In some articles the Results and Discussion are in a single section; in others Results is in a separate section from Discussion, and in others the Results are separate but the Discussion and Conclusion are combined. These different formats don’t really affect the way the information that you need to present. You will always need Results, Discussion and Conclusion.
Results and Discussion OR
Results tend to be the least troublesome in terms of writing as this is where you present your data. Your time will be taken up in creating figures and tables to present the data. Writing consists of summarizing the key points in the figures.
Trick #1: SUMMARIZE the data; don’t go through all it. Summarize it in a way that the reader will not need to look at the figure in order to get the key points.
Trick #2: Use the formulaic linguistic structures to refer the reader to the figure. There is no need to be creative. “As shown in Figure 1” or “Figure 1 shows” are perfectly satisfactory to use throughout your paper.
The discussion is where many scientific writers have the most problem. Maybe you’re not a salesperson, but think of yourself as one when you write the discussion. You may know what’s cool about your results, but you need to sell it to the reader. You need to help us see what’s important too. It’s very useful to have an outsider read your ‘discussion’ to see if it is actually noticeable.

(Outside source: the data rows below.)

===== src/rtl/i2s_audio_out.sv =====
// i2s_audio_out: 2-entry sample FIFO feeding a mono I2S transmitter.
// 12-bit offset-binary samples are converted to left-justified 16-bit two's
// complement words and sent in both the left and right slots of each frame.
module i2s_audio_out #(
  parameter int BCLK_DIV = 4
) (
  input  logic        clk,
  input  logic        rst_n,
  input  logic [11:0] sample_in,
  input  logic        sample_valid,
  output logic        sample_ready,
  output logic        i2s_bclk,
  output logic        i2s_lrclk,
  output logic        i2s_sdata,
  output logic        frame_start,
  output logic        underrun
);

  localparam int                DATA_W   = 12;
  localparam int                WORD_W   = 16;
  localparam logic [7:0]        DIV_LAST = 8'(BCLK_DIV - 1);
  localparam logic [DATA_W-1:0] SILENCE  = 12'h800;

  // Offset binary -> two's complement, left-justified into the 16-bit slot.
  function automatic logic signed [WORD_W-1:0] to_word(input logic [DATA_W-1:0] s);
    return {~s[DATA_W-1], s[DATA_W-2:0], 4'b0000};
  endfunction

  // Bit driven while bit_cnt = n. Slots are delayed by one BCLK, so n = 1..16
  // carries word[15..0] and n = 17..31 carries word[15..1]; n = 0 carries the
  // LSB of the word still held (the previous frame's right word).
  function automatic logic word_bit(input logic [WORD_W-1:0] w, input logic [4:0] n);
    logic [3:0] idx;
    if (n != 5'd0 && n <= 5'd16) idx = 4'(5'd16 - n);
    else                         idx = 4'(5'd0 - n);
    return w[idx];
  endfunction

  logic [7:0]               div_cnt;
  logic [4:0]               bit_cnt;
  logic [4:0]               bit_cnt_nxt;
  logic [1:0]               fifo_cnt;
  logic                     wr_ptr;
  logic                     rd_ptr;
  logic [DATA_W-1:0]        fifo_mem [2];
  logic [DATA_W-1:0]        held_sample;
  logic signed [WORD_W-1:0] word_cur;
  logic                     div_tc;
  logic                     bclk_fall;
  logic                     frame_wrap;
  logic                     push;
  logic                     pop;

  assign sample_ready = (fifo_cnt < 2'd2);
  assign push         = sample_valid & sample_ready;
  assign div_tc       = (div_cnt == DIV_LAST);
  assign bclk_fall    = div_tc & i2s_bclk;
  assign frame_wrap   = bclk_fall & (bit_cnt == 5'd31);
  assign pop          = frame_wrap & (fifo_cnt != 2'd0);
  assign bit_cnt_nxt  = bit_cnt + 5'd1;
  assign word_cur     = to_word(held_sample);

  // FIFO storage: written on accept only, contents qualified by fifo_cnt.
  always_ff @(posedge clk) begin
    if (push) fifo_mem[wr_ptr] <= sample_in;
  end

  // FIFO pointers and occupancy; simultaneous push/pop leaves count unchanged.
  always_ff @(posedge clk or negedge rst_n) begin
    if (!rst_n) begin
      wr_ptr   <= 1'b0;
      rd_ptr   <= 1'b0;
      fifo_cnt <= 2'd0;
    end else begin
      if (push) wr_ptr <= ~wr_ptr;
      if (pop)  rd_ptr <= ~rd_ptr;
      case ({push, pop})
        2'b10:   fifo_cnt <= fifo_cnt + 2'd1;
        2'b01:   fifo_cnt <= fifo_cnt - 2'd1;
        default: fifo_cnt <= fifo_cnt;
      endcase
    end
  end

  // BCLK divider and bit clock generation.
  always_ff @(posedge clk or negedge rst_n) begin
    if (!rst_n) begin
      div_cnt  <= 8'd0;
      i2s_bclk <= 1'b0;
    end else if (div_tc) begin
      div_cnt  <= 8'd0;
      i2s_bclk <= ~i2s_bclk;
    end else begin
      div_cnt  <= div_cnt + 8'd1;
    end
  end

  // Bit position, word select and serial data all move on the BCLK fall.
  always_ff @(posedge clk or negedge rst_n) begin
    if (!rst_n) begin
      bit_cnt   <= 5'd0;
      i2s_lrclk <= 1'b0;
      i2s_sdata <= 1'b0;
    end else if (bclk_fall) begin
      bit_cnt   <= bit_cnt_nxt;
      i2s_lrclk <= bit_cnt_nxt[4];
      i2s_sdata <= word_bit(word_cur, bit_cnt_nxt);
    end
  end

  // Frame load: pop the FIFO head into the held sample, or flag underrun and
  // keep repeating the last sample.
  always_ff @(posedge clk or negedge rst_n) begin
    if (!rst_n) begin
      held_sample <= SILENCE;
      frame_start <= 1'b0;
      underrun    <= 1'b0;
    end else begin
      frame_start <= frame_wrap;
      underrun    <= frame_wrap & (fifo_cnt == 2'd0);
      if (pop) held_sample <= fifo_mem[rd_ptr];
    end
  end

endmodule
`src/rtl/uart_tx_fifo_pkg.sv`:
```
// Shared UART definitions: byte width, baud divider and the transmit-drain FSM states.
package uart_tx_fifo_pkg;

    localparam int UART_BYTE_W    = 8;
    localparam int DIV_115200_27M = 233;

    typedef enum logic [1:0] {
        IDLE      = 2'd0,
        START     = 2'd1,
        WAIT_DONE = 2'd2
    } tx_state_t;

endpackage

```
`src/rtl/uart_tx_fifo_sync_fifo.sv`:
```
// Single-clock first-word-fall-through FIFO with registered count and flags.
module sync_fifo
    import uart_tx_fifo_pkg::*;
#(
    parameter int WIDTH = UART_BYTE_W,
    parameter int DEPTH = 16,
    localparam int AW   = $clog2(DEPTH)
) (
    input  logic             clk,
    input  logic             rst,
    input  logic             wr_en,
    input  logic [WIDTH-1:0] wr_data,
    input  logic             rd_en,
    output logic [WIDTH-1:0] rd_data,
    output logic             full,
    output logic             empty,
    output logic [AW:0]      count
);

    logic [WIDTH-1:0] mem [DEPTH];
    logic [AW:0]      wr_ptr;
    logic [AW:0]      rd_ptr;
    logic [AW:0]      next_wr_ptr;
    logic [AW:0]      next_rd_ptr;
    logic [AW:0]      next_count;
    logic             do_write;
    logic             do_read;

    // Full blocks a write even when a pop happens in the same cycle.
    assign do_write = wr_en && !full;
    assign do_read  = rd_en && !empty;

    always_comb begin
        next_wr_ptr = wr_ptr;
        next_rd_ptr = rd_ptr;
        if (do_write) next_wr_ptr = wr_ptr + (AW+1)'(1);
        if (do_read)  next_rd_ptr = rd_ptr + (AW+1)'(1);
        next_count = next_wr_ptr - next_rd_ptr;
    end

    always_ff @(posedge clk) begin
        if (rst) begin
            wr_ptr <= '0;
            rd_ptr <= '0;
            count  <= '0;
            full   <= 1'b0;
            empty  <= 1'b1;
        end else begin
            wr_ptr <= next_wr_ptr;
            rd_ptr <= next_rd_ptr;
            count  <= next_count;
            full   <= (next_count == (AW+1)'(DEPTH));
            empty  <= (next_count == '0);
        end
    end

    always_ff @(posedge clk) begin
        if (do_write) mem[wr_ptr[AW-1:0]] <= wr_data;
    end

    assign rd_data = mem[rd_ptr[AW-1:0]];

endmodule

```
`src/rtl/uart_tx_fifo.sv`:
```
// Byte buffer in front of uart_tx: queues producer bytes and drains them one frame at a time.
module uart_tx_fifo
    import uart_tx_fifo_pkg::*;
#(
    parameter int DEPTH = 16,
    localparam int AW   = $clog2(DEPTH)
) (
    input  logic                   uart_clk,
    input  logic                   uart_rst,
    input  logic                   wr_en,
    input  logic [UART_BYTE_W-1:0] wr_data,
    output logic                   fifo_full,
    output logic                   fifo_empty,
    output logic [AW:0]            fifo_count,
    output logic                   overflow,
    input  logic                   overflow_clr,
    output logic                   tx_idle,
    output logic                   uart_tx_start,
    output logic [UART_BYTE_W-1:0] uart_tx_data,
    input  logic                   uart_tx_busy
);

    tx_state_t              state;
    logic [UART_BYTE_W-1:0] head;
    logic                   pop;

    assign pop = (state == IDLE) && !fifo_empty && !uart_tx_busy;

    sync_fifo #(
        .WIDTH (UART_BYTE_W),
        .DEPTH (DEPTH)
    ) u_fifo (
        .clk     (uart_clk),
        .rst     (uart_rst),
        .wr_en   (wr_en),
        .wr_data (wr_data),
        .rd_en   (pop),
        .rd_data (head),
        .full    (fifo_full),
        .empty   (fifo_empty),
        .count   (fifo_count)
    );

    // A frame already running in uart_tx survives reset; IDLE only issues once busy is low.
    always_ff @(posedge uart_clk) begin
        if (uart_rst) begin
            state         <= IDLE;
            uart_tx_start <= 1'b0;
            uart_tx_data  <= '0;
            overflow      <= 1'b0;
        end else begin
            if (wr_en && fifo_full) overflow <= 1'b1;
            else if (overflow_clr)  overflow <= 1'b0;

            case (state)
                IDLE: begin
                    if (pop) begin
                        uart_tx_data  <= head;
                        uart_tx_start <= 1'b1;
                        state         <= START;
                    end
                end
                START: begin
                    if (uart_tx_busy) begin
                        uart_tx_start <= 1'b0;
                        state         <= WAIT_DONE;
                    end
                end
                WAIT_DONE: begin
                    if (!uart_tx_busy) state <= IDLE;
                end
                default: begin
                    uart_tx_start <= 1'b0;
                    state         <= IDLE;
                end
            endcase
        end
    end

    assign tx_idle = fifo_empty && (state == IDLE) && !uart_tx_busy;

endmodule

```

You don’t need to discuss at length; sometimes one sentence is enough. The discussion is really an evaluation of the results. It is a clear statement as to whether the results are
- *significant, (Note: this word has a specific meaning in statistics see this explanation)
- preliminary or
- supportive of what is already known.
A discussion may use citations to help you position your results in the context of the results of others.